US envoy prepares for Trump-Kim summit
The US envoy for North Korea has returned from Pyongyang, where he held talks to prepare for a second US-North Korean leadership summit.
Stephen Biegun spent three days in discussions, and US officials said he would meet his counterpart again.
US President Donald Trump confirmed he would meet North Korea's Kim Jong-un in Hanoi, Vietnam, on 27-28 February.
Mr Trump said his representatives had a "productive meeting" and that he was looking forward to advancing peace.
How did Mr Biegun's visit go?
In Pyongyang, Mr Biegun met his North Korean counterpart Kim Hyok-chol and "discussed advancing President Trump and Chairman Kim's Singapore summit commitments of complete denuclearization," said a US State Department statement.
The two envoys will meet again ahead of the much anticipated summit at the end of the month.
On his return to South Korea, Mr Biegun briefed the country's Foreign Minister Kang Kyung-wha.
"I am confident that if both sides stay committed, we can make real progress," he told reporters.
"We have some hard work to do with the DPRK [North Korea] between now and then," Mr Biegun added, looking ahead to the Hanoi summit.
President Trump tweeted that "North Korea, under the leadership of Kim Jong Un, will become a great Economic Powerhouse," something that, the president added, came as no surprise to him "because I have gotten to know him & fully understand how capable he is".
Meanwhile, the UN has warned that North Korea is continuing its nuclear programme and breaking sanctions.
In a report earlier this week, it said actions including the illegal transfer of banned goods at sea could make sanctions - the international community's main way of putting pressure on North Korea - "ineffective".
'Concrete deliverables'
The first summit between President Trump and Kim Jong-un in Singapore last June generated significant coverage and optimism, but delivered very few concrete developments.
Both sides said they were committed to denuclearisation, but with no details of how this would be carried out or verified.
Experts caution that despite Mr Trump's declaration that North Korea is no longer a nuclear threat, the country has never said it would give up its nuclear weapons programme without similar concessions from the US.
Before travelling to Pyongyang on Wednesday, Mr Biegun said he wanted to achieve some "concrete deliverables".
The US wants North Korea to make a full declaration of all its nuclear weapons facilities and commit to destroying them, under international supervision - something North Korea has never said it will do.
In a speech at Stanford University last week, Mr Biegun said the US would not agree to lift sanctions until this happens, but he indicated it could provide assistance in other ways, saying: "We did not say we will not do anything until you do everything."
He also said Kim Jong-un had previously committed to "the dismantlement and destruction" of all North Korea's plutonium and uranium facilities, which provide the material for nuclear weapons.
But a report to the UN Security Council on Monday suggested North Korea was continuing its nuclear and missiles programmes, while making efforts to protect its facilities from possible future strike.

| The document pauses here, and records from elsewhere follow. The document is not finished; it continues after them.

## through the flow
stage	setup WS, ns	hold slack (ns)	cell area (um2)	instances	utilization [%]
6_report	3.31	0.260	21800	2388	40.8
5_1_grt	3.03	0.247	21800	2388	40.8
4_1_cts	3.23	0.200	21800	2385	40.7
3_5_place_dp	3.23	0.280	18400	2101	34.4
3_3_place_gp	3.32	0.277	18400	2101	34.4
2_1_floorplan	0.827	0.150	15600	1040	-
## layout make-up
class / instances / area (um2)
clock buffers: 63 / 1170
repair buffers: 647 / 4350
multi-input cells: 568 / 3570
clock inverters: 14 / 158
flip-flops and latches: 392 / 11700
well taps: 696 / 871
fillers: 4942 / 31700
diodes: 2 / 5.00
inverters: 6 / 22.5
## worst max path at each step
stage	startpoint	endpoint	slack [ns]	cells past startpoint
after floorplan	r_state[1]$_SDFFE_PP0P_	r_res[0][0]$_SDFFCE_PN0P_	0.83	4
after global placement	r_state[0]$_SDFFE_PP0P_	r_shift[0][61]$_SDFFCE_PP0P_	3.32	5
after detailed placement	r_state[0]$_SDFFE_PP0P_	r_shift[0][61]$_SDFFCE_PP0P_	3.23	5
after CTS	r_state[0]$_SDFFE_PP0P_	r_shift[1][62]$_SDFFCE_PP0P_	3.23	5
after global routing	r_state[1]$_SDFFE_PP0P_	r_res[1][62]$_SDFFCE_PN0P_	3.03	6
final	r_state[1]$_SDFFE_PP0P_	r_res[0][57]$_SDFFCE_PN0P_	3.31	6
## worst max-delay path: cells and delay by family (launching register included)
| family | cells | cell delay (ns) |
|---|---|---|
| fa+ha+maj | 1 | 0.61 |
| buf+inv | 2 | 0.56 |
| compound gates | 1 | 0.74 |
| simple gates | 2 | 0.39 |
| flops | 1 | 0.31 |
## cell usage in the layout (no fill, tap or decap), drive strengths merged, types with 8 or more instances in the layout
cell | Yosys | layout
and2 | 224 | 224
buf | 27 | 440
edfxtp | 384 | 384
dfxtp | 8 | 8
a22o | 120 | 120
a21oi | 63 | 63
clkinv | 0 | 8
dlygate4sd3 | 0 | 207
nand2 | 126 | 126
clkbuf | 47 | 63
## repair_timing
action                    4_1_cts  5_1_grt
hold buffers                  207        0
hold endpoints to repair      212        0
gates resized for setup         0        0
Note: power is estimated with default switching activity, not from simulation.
==> src/rtl/spw_pkg.sv <==
// Shared SpaceWire receive definitions: control codes, decoder states, NULL hunt pattern.
package spw_pkg;

  // Control character codes, packed as {C0, C1} in transmission order
  localparam logic [1:0] C_FCT = 2'b00;
  localparam logic [1:0] C_EOP = 2'b01;
  localparam logic [1:0] C_EEP = 2'b10;
  localparam logic [1:0] C_ESC = 2'b11;

  // One-hot decoder states
  localparam int unsigned ST_W = 6;
  localparam logic [ST_W-1:0] S_HUNT  = 6'b000001;
  localparam logic [ST_W-1:0] S_PAR   = 6'b000010;
  localparam logic [ST_W-1:0] S_FLAG  = 6'b000100;
  localparam logic [ST_W-1:0] S_CTRL  = 6'b001000;
  localparam logic [ST_W-1:0] S_DATA  = 6'b010000;
  localparam logic [ST_W-1:0] S_ERROR = 6'b100000;

  // Oldest-first: ESC body (1,1,1), FCT parity 0, FCT flag 1, FCT code 0,0
  localparam logic [6:0] NULL_PATTERN = 7'b1110100;

endpackage

==> src/rtl/spw_rx_char_decoder.sv <==
// SpaceWire receive character decoder: hunts for the first NULL, then frames
// characters, checks odd parity across character boundaries and reports
// FCT / N-Char / time-code events plus a sticky error to the link FSM.
//
// state | meaning
// HUNT  | shifting bits, waiting for the first NULL
// PAR   | next bit is the parity bit of a new character
// FLAG  | next bit is the data/control flag; parity checked here
// CTRL  | collecting the 2 control-code bits
// DATA  | collecting the 8 data bits, LSB first
// ERROR | parity or escape violation; held until a reset
module spw_rx_char_decoder
  import spw_pkg::*;
(
  input  logic       pclk,
  input  logic       resetn,
  input  logic       rx_resetn,
  input  logic       bit_in,
  input  logic       bit_valid,
  output logic       rx_got_bit,
  output logic       rx_got_null,
  output logic       rx_got_fct,
  output logic       rx_got_nchar,
  output logic [8:0] rx_data,
  output logic       rx_got_time_code,
  output logic [7:0] rx_time_code,
  output logic       rx_error
);

  logic [ST_W-1:0] r_state;
  logic [5:0]      r_hunt;   // last six bits seen while hunting, oldest at [5]
  logic [6:0]      r_body;   // body bits shifted in at [6], LSB-first data lands at [0]
  logic [3:0]      r_cnt;    // body bits still to receive, down-counter
  logic            r_par;    // parity bit of the character in flight
  logic            r_prev;   // XOR of the previous character's body bits
  logic            r_acc;    // running XOR of the current body bits
  logic            r_esc;    // ESC received, next character completes NULL or time code

  logic       w_clear;
  logic       w_last;
  logic [6:0] w_hunt_win;
  logic [1:0] w_code;
  logic [7:0] w_byte;

  assign w_clear    = !resetn || !rx_resetn;
  assign w_last     = (r_cnt == 4'd1);
  assign w_hunt_win = {r_hunt, bit_in};
  assign w_code     = {r_body[6], bit_in};
  assign w_byte     = {bit_in, r_body};

  // Character framing, parity check, decode and registered event outputs
  always_ff @(posedge pclk) begin
    if (w_clear) begin
      r_state          <= S_HUNT;
      r_hunt           <= '0;
      r_body           <= '0;
      r_cnt            <= '0;
      r_par            <= 1'b0;
      r_prev           <= 1'b0;
      r_acc            <= 1'b0;
      r_esc            <= 1'b0;
      rx_got_bit       <= 1'b0;
      rx_got_null      <= 1'b0;
      rx_got_fct       <= 1'b0;
      rx_got_nchar     <= 1'b0;
      rx_data          <= '0;
      rx_got_time_code <= 1'b0;
      rx_time_code     <= '0;
      rx_error         <= 1'b0;
    end else begin
      rx_got_bit       <= 1'b0;
      rx_got_fct       <= 1'b0;
      rx_got_nchar     <= 1'b0;
      rx_got_time_code <= 1'b0;
      if (bit_valid && (r_state != S_ERROR)) begin
        rx_got_bit <= 1'b1;
        case (r_state)
          S_HUNT: begin
            r_hunt <= w_hunt_win[5:0];
            if (w_hunt_win == NULL_PATTERN) begin
              // The NULL's FCT has code bits 0,0, so the next parity sees 0
              rx_got_null <= 1'b1;
              r_prev      <= 1'b0;
              r_esc       <= 1'b0;
              r_state     <= S_PAR;
            end
          end
          S_PAR: begin
            r_par   <= bit_in;
            r_state <= S_FLAG;
          end
          S_FLAG: begin
            if ((r_par ^ bit_in ^ r_prev) != 1'b1) begin
              r_state  <= S_ERROR;
              rx_error <= 1'b1;
            end else begin
              r_acc   <= 1'b0;
              r_cnt   <= bit_in ? 4'd2 : 4'd8;
              r_state <= bit_in ? S_CTRL : S_DATA;
            end
          end
          S_CTRL: begin
            r_body <= {bit_in, r_body[6:1]};
            r_acc  <= r_acc ^ bit_in;
            r_cnt  <= r_cnt - 4'd1;
            if (w_last) begin
              r_prev  <= r_acc ^ bit_in;
              r_state <= S_PAR;
              case (w_code)
                C_FCT: begin
                  if (r_esc) r_esc <= 1'b0;
                  else       rx_got_fct <= 1'b1;
                end
                C_EOP, C_EEP: begin
                  if (r_esc) begin
                    r_state  <= S_ERROR;
                    rx_error <= 1'b1;
                  end else begin
                    rx_got_nchar <= 1'b1;
                    rx_data      <= {1'b1, 7'b0, (w_code == C_EEP)};
                  end
                end
                C_ESC: begin
                  if (r_esc) begin
                    r_state  <= S_ERROR;
                    rx_error <= 1'b1;
                  end else begin
                    r_esc <= 1'b1;
                  end
                end
              endcase
            end
          end
          S_DATA: begin
            r_body <= {bit_in, r_body[6:1]};
            r_acc  <= r_acc ^ bit_in;
            r_cnt  <= r_cnt - 4'd1;
            if (w_last) begin
              r_prev  <= r_acc ^ bit_in;
              r_state <= S_PAR;
              if (r_esc) begin
                r_esc            <= 1'b0;
                rx_got_time_code <= 1'b1;
                rx_time_code     <= w_byte;
              end else begin
                rx_got_nchar <= 1'b1;
                rx_data      <= {1'b0, w_byte};
              end
            end
          end
          default: begin
            // Unreachable encodings fail safe into the error trap
            r_state  <= S_ERROR;
            rx_error <= 1'b1;
          end
        endcase
      end
    end
  end

endmodule
File: src/rtl/mmio_uart_tx_if.sv
// CPU data-bus view of the UART: address, store data, byte enables and
// combinational read data.
interface mmio_uart_tx_if;
   logic [31:0] daddr;
   logic [31:0] dwdata;
   logic [3:0]  dwe;
   logic [31:0] drdata;

   modport master (output daddr, output dwdata, output dwe, input drdata);
   modport slave  (input daddr, input dwdata, input dwe, output drdata);
endinterface

File: src/rtl/mmio_uart_tx_sync_fifo.sv
// Single-clock FIFO with a combinational head; a push into a full FIFO is
// accepted only when a pop frees a slot in the same cycle.
module sync_fifo #(
   parameter  int WIDTH = 8,
   parameter  int DEPTH = 8,
   localparam int AW    = $clog2(DEPTH),
   localparam int CW    = AW + 1
) (
   input  logic             i_clk,
   input  logic             i_reset,
   input  logic             i_push,
   input  logic [WIDTH-1:0] i_data,
   input  logic             i_pop,
   output logic [WIDTH-1:0] o_head,
   output logic             o_full,
   output logic             o_empty,
   output logic [CW-1:0]    o_count
);

   logic [WIDTH-1:0] r_mem [DEPTH];
   logic [AW-1:0]    r_rdPtr;
   logic [AW-1:0]    r_wrPtr;
   logic [CW-1:0]    r_count;
   logic             w_doPush;
   logic             w_doPop;

   assign o_empty  = (r_count == '0);
   assign o_full   = (r_count == CW'(DEPTH));
   assign o_count  = r_count;
   assign o_head   = r_mem[r_rdPtr];
   assign w_doPop  = i_pop & ~o_empty;
   assign w_doPush = i_push & (~o_full | w_doPop);

   always_ff @(posedge i_clk) begin
      if (w_doPush) r_mem[r_wrPtr] <= i_data;
   end

   // Pointers wrap naturally because DEPTH is a power of two.
   always_ff @(posedge i_clk) begin
      if (i_reset) begin
         r_rdPtr <= '0;
         r_wrPtr <= '0;
         r_count <= '0;
      end else begin
         if (w_doPush) r_wrPtr <= r_wrPtr + 1'b1;
         if (w_doPop)  r_rdPtr <= r_rdPtr + 1'b1;
         if (w_doPush & ~w_doPop)      r_count <= r_count + 1'b1;
         else if (~w_doPush & w_doPop) r_count <= r_count - 1'b1;
      end
   end

endmodule

File: src/rtl/mmio_uart_tx.sv
// Memory-mapped 8N1 UART transmitter: TXDATA/STATUS/DIV registers on the CPU
// data bus, a byte FIFO and a serializer that sends frames back to back.
module mmio_uart_tx
   import mmio_uart_tx_pkg::*;
#(
   parameter logic [31:0] BASE_ADDR  = UART_BASE_ADDR,
   parameter int          FIFO_DEPTH = 8,
   parameter logic [15:0] DIV_RESET  = 16'd868
) (
   input  logic           i_clk,
   input  logic           i_reset,
   mmio_uart_tx_if.slave  bus,
   output logic           o_tx,
   output logic           o_irq
);

   localparam int CW = $clog2(FIFO_DEPTH) + 1;

   logic [1:0]    r_state;
   logic [7:0]    r_shift;
   logic [2:0]    r_bitIdx;
   logic [15:0]   r_cycCnt;
   logic [15:0]   r_div;
   logic          r_ovf;

   logic          w_sel;
   logic [1:0]    w_off;
   logic          w_wrEn;
   logic          w_push;
   logic          w_pop;
   logic          w_ovfClr;
   logic          w_divWr;
   logic          w_bitEnd;
   logic [15:0]   w_reload;
   logic [7:0]    w_head;
   logic          w_full;
   logic          w_empty;
   logic [CW-1:0] w_count;
   status_t       w_status;
   logic          w_unused;

   assign w_sel    = (bus.daddr[31:4] == BASE_ADDR[31:4]);
   assign w_off    = bus.daddr[3:2];
   assign w_wrEn   = w_sel & (|bus.dwe);
   assign w_push   = w_wrEn & (w_off == OFF_TXDATA) & bus.dwe[0];
   assign w_ovfClr = w_wrEn & (w_off == OFF_STATUS) & bus.dwe[0] & bus.dwdata[3];
   assign w_divWr  = w_wrEn & (w_off == OFF_DIV);
   assign w_bitEnd = (r_cycCnt == 16'd0);
   assign w_reload = effDiv(r_div) - 16'd1;
   assign w_unused = ^{bus.daddr[1:0], bus.dwdata[31:16], bus.dwe[3:2]};

   // The serializer takes a byte either from idle or at the last cycle of a stop bit.
   assign w_pop = ~w_empty & ((r_state == ST_IDLE) | ((r_state == ST_STOP) & w_bitEnd));

   sync_fifo #(.WIDTH(8), .DEPTH(FIFO_DEPTH)) u_fifo (
      .i_clk   (i_clk),
      .i_reset (i_reset),
      .i_push  (w_push),
      .i_data  (bus.dwdata[7:0]),
      .i_pop   (w_pop),
      .o_head  (w_head),
      .o_full  (w_full),
      .o_empty (w_empty),
      .o_count (w_count)
   );

   always_ff @(posedge i_clk) begin
      if (i_reset) begin
         r_ovf <= 1'b0;
         r_div <= DIV_RESET;
      end else begin
         if (w_push & w_full & ~w_pop) r_ovf <= 1'b1;
         else if (w_ovfClr)            r_ovf <= 1'b0;
         if (w_divWr & bus.dwe[0]) r_div[7:0]  <= bus.dwdata[7:0];
         if (w_divWr & bus.dwe[1]) r_div[15:8] <= bus.dwdata[15:8];
      end
   end

   // Bit timer reloads from DIV at every bit start, so DIV changes land on the next bit.
   always_ff @(posedge i_clk) begin
      if (i_reset) begin
         r_state  <= ST_IDLE;
         r_shift  <= '0;
         r_bitIdx <= '0;
         r_cycCnt <= '0;
      end else begin
         case (r_state)
            ST_IDLE: begin
               if (w_pop) begin
                  r_state  <= ST_START;
                  r_shift  <= w_head;
                  r_cycCnt <= w_reload;
               end
            end
            ST_START: begin
               if (w_bitEnd) begin
                  r_state  <= ST_DATA;
                  r_bitIdx <= '0;
                  r_cycCnt <= w_reload;
               end else begin
                  r_cycCnt <= r_cycCnt - 16'd1;
               end
            end
            ST_DATA: begin
               if (w_bitEnd) begin
                  r_cycCnt <= w_reload;
                  r_shift  <= {1'b0, r_shift[7:1]};
                  if (r_bitIdx == 3'd7) r_state <= ST_STOP;
                  else                  r_bitIdx <= r_bitIdx + 3'd1;
               end else begin
                  r_cycCnt <= r_cycCnt - 16'd1;
               end
            end
            ST_STOP: begin
               if (w_bitEnd) begin
                  if (w_pop) begin
                     r_state  <= ST_START;
                     r_shift  <= w_head;
                     r_cycCnt <= w_reload;
                  end else begin
                     r_state  <= ST_IDLE;
                  end
               end else begin
                  r_cycCnt <= r_cycCnt - 16'd1;
               end
            end
            default: r_state <= ST_IDLE;
         endcase
      end
   end

   always_comb begin
      o_tx = 1'b1;
      case (r_state)
         ST_START: o_tx = 1'b0;
         ST_DATA:  o_tx = r_shift[0];
         default:  o_tx = 1'b1;
      endcase
   end

   assign o_irq = w_empty & (r_state == ST_IDLE);

   always_comb begin
      w_status       = '0;
      w_status.count = 8'(w_count);
      w_status.ovf   = r_ovf;
      w_status.busy  = (r_state != ST_IDLE);
      w_status.empty = w_empty;
      w_status.full  = w_full;
      bus.drdata     = 32'd0;
      if (w_sel) begin
         case (w_off)
            OFF_STATUS: bus.drdata = w_status;
            OFF_DIV:    bus.drdata = {16'd0, r_div};
            default:    bus.drdata = 32'd0;
         endcase
      end
   end

endmodule
File: src/flat_wrapper.sv
// flat-port wrapper written by rule: the top's interface ports become plain ports
module mmio_uart_tx_flat import mmio_uart_tx_pkg::*;
#(
   parameter logic [31:0] BASE_ADDR  = UART_BASE_ADDR,
   parameter int          FIFO_DEPTH = 8,
   parameter logic [15:0] DIV_RESET  = 16'd868
)
  (i_clk, i_reset, o_tx, o_irq, bus_daddr, bus_dwdata, bus_dwe, bus_drdata);
  mmio_uart_tx_if bus_i ();
  input  logic i_clk;
  input  logic i_reset;
  output logic o_tx;
  output logic o_irq;
  input wire logic [$bits(bus_i.daddr)-1:0] bus_daddr;
  input wire logic [$bits(bus_i.dwdata)-1:0] bus_dwdata;
  input wire logic [$bits(bus_i.dwe)-1:0] bus_dwe;
  output wire logic [$bits(bus_i.drdata)-1:0] bus_drdata;
  assign bus_i.daddr = bus_daddr;
  assign bus_i.dwdata = bus_dwdata;
  assign bus_i.dwe = bus_dwe;
  assign bus_drdata = bus_i.drdata;
  mmio_uart_tx #(.BASE_ADDR(BASE_ADDR), .FIFO_DEPTH(FIFO_DEPTH), .DIV_RESET(DIV_RESET)) u_core (.i_clk(i_clk), .i_reset(i_reset), .bus(bus_i), .o_tx(o_tx), .o_irq(o_irq));
endmodule
File: config.mk
export PLATFORM = sky130hd
export DESIGN_NAME = mmio_uart_tx_flat
export DESIGN_NICKNAME = d
export VERILOG_FILES = /design/src/rtl/mmio_uart_tx_pkg.sv /design/src/rtl/mmio_uart_tx_if.sv /design/src/rtl/mmio_uart_tx_sync_fifo.sv /design/src/rtl/mmio_uart_tx.sv /design/src/flat_wrapper.sv
export SDC_FILE = /design/constraint.sdc
export NUM_CORES = 1
export LEC_CHECK = 0
export CAP_MARGIN = 20
export CORE_ASPECT_RATIO = 1.2
export CORE_UTILIZATION = 35
export CTS_BUF_LIST = sky130_fd_sc_hd__clkbuf_8
export DETAILED_ROUTE_END_ITERATION = 16
export GPL_ROUTABILITY_DRIVEN = 0
export PLACE_DENSITY = 0.67
export SYNTH_ARGS = -nofsm -noshare
export SYNTH_HDL_FRONTEND = slang
export SYNTH_SLANG_ARGS = --single-unit
File: constraint.sdc
create_clock -name i_clk -period 3.3 [get_ports i_clk]
set_input_delay 0.66 -clock i_clk [delete_from_list [all_inputs] [get_ports i_clk]]
set_output_delay 0.66 -clock i_clk [all_outputs]
set_load 0.01 [all_outputs]
File: src/rtl/mux_nt1_rr.sv
// mux_nt1_rr: N-input, n-bit stream multiplexer with per-channel valid/ready,
// one registered output stage (one cycle latency, full throughput).
//
// Configuration macro: MUX_RR_FAIR_EN
//   defined   -> round-robin arbitration starting at a rotating pointer PTR
//   undefined -> fixed priority (lowest valid index wins), no pointer state
module mux_nt1_rr #(
    parameter  int N    = 4,
    parameter  int n    = 32,
    localparam int SELW = (N > 1) ? $clog2(N) : 1
) (
    input  logic              CLK,
    input  logic              RST,
    input  logic [N*n-1:0]    D_IN,
    input  logic [N-1:0]      D_VALID,
    output logic [N-1:0]      D_READY,
    output logic [n-1:0]      D_OUT,
    output logic              OUT_VALID,
    input  logic              OUT_READY,
    output logic [SELW-1:0]   OUT_SEL
);

    // Output register is empty or is being drained this cycle.
    logic            load;
    logic            found;
    logic [SELW-1:0] gnt;
    int              idx;

`ifdef MUX_RR_FAIR_EN
    logic [SELW-1:0] ptr;
`endif

    assign load = !OUT_VALID || OUT_READY;

    // Pick the first valid channel, scanning from PTR (round-robin) or from 0.
    always_comb begin
        found = 1'b0;
        gnt   = '0;
        idx   = 0;
        for (int i = 0; i < N; i++) begin
`ifdef MUX_RR_FAIR_EN
            idx = int'(ptr) + i;
            if (idx >= N) idx = idx - N;
`else
            idx = i;
`endif
            if (!found && D_VALID[idx]) begin
                found = 1'b1;
                gnt   = SELW'(idx);
            end
        end
    end

    // Handshake back to the granted producer; reset suppresses it so a word
    // dropped by reset is never seen as transferred.
    always_comb begin
        D_READY = '0;
        if (!RST && found && load) D_READY[gnt] = 1'b1;
    end

    // Output register: load on grant, clear valid on drain, hold on stall.
    always_ff @(posedge CLK) begin
        if (RST) begin
            D_OUT     <= '0;
            OUT_SEL   <= '0;
            OUT_VALID <= 1'b0;
        end else if (load) begin
            if (found) begin
                D_OUT     <= D_IN[int'(gnt)*n +: n];
                OUT_SEL   <= gnt;
                OUT_VALID <= 1'b1;
            end else begin
                OUT_VALID <= 1'b0;
            end
        end
    end

`ifdef MUX_RR_FAIR_EN
    // Round-robin pointer: next scan starts just after the last winner,
    // wrapping explicitly so non-power-of-two N works.
    always_ff @(posedge CLK) begin
        if (RST) begin
            ptr <= '0;
        end else if (load && found) begin
            ptr <= (gnt == SELW'(N - 1)) ? '0 : gnt + SELW'(1);
        end
    end
`endif

endmodule
### config.mk
export PLATFORM = sky130hd
export DESIGN_NAME = lock_controller_flat
export DESIGN_NICKNAME = d
export VERILOG_FILES = /design/src/rtl/lock_pkg.sv /design/src/rtl/lock_controller_if.sv /design/src/rtl/lock_timer.sv /design/src/rtl/lock_controller.sv /design/src/flat_wrapper.sv
export SDC_FILE = /design/constraint.sdc
export NUM_CORES = 1
export LEC_CHECK = 0
export ABC_CLOCK_PERIOD_IN_PS = 2640
export BUFFER_PORTS_ARGS = -buffer_cell sky130_fd_sc_hd__buf_2
export CAP_MARGIN = 20
export CORE_MARGIN = 4
export CORE_UTILIZATION = 50
export CTS_BUF_LIST = sky130_fd_sc_hd__clkbuf_2
export DETAILED_ROUTE_END_ITERATION = 16
export HOLD_SLACK_MARGIN = 0.03
export MAX_ROUTING_LAYER = met4
export PLACE_DENSITY = 0.76
export SLEW_MARGIN = 25
export SYNTH_ARGS = -nofsm -noshare
export SYNTH_HDL_FRONTEND = slang
export SYNTH_SLANG_ARGS = --single-unit
### constraint.sdc
create_clock -name clk -period 2.64 [get_ports clk]
set_input_delay 0.528 -clock clk [delete_from_list [all_inputs] [get_ports clk]]
set_output_delay 0.528 -clock clk [all_outputs]
set_load 0.02 [all_outputs]
===== config.mk =====
export PLATFORM = sky130hd
export DESIGN_NAME = fpu_div16
export DESIGN_NICKNAME = d
export VERILOG_FILES = /design/src/rtl/fpu_div16.sv
export SDC_FILE = /design/constraint.sdc
export NUM_CORES = 1
export LEC_CHECK = 0
export ABC_CLOCK_PERIOD_IN_PS = 6900
export BUFFER_PORTS_ARGS = -buffer_cell sky130_fd_sc_hd__buf_2
export CAP_MARGIN = 20
export CORE_UTILIZATION = 35
export CTS_CLUSTER_DIAMETER = 150
export DETAILED_ROUTE_END_ITERATION = 8
export PLACE_DENSITY = 0.6
export SETUP_SLACK_MARGIN = 0.02
export SYNTH_ARGS = -nofsm -noshare
export SYNTH_HDL_FRONTEND = slang
export SYNTH_SLANG_ARGS = --single-unit

===== constraint.sdc =====
create_clock -name clk -period 6.9 [get_ports clk]
set_input_delay 1.035 -clock clk [delete_from_list [all_inputs] [get_ports clk]]
set_output_delay 1.035 -clock clk [all_outputs]
set_load 0.02 [all_outputs]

The confidential report, a copy of which was seen by news agencies, also said North Korea was routinely breaking international sanctions.
The report said there had been a "massive increase in illegal ship-to-ship transfers of petroleum products and coal" - where material is moved from non-North Korean ships out at sea to evade monitoring.
The international sanctions against North Korea are designed to severely limit its import and export abilities, with the aim of putting pressure on the country to give up its nuclear ambitions.
But Reuters quoted the report as saying that violations on this scale "render the latest UN sanctions ineffective".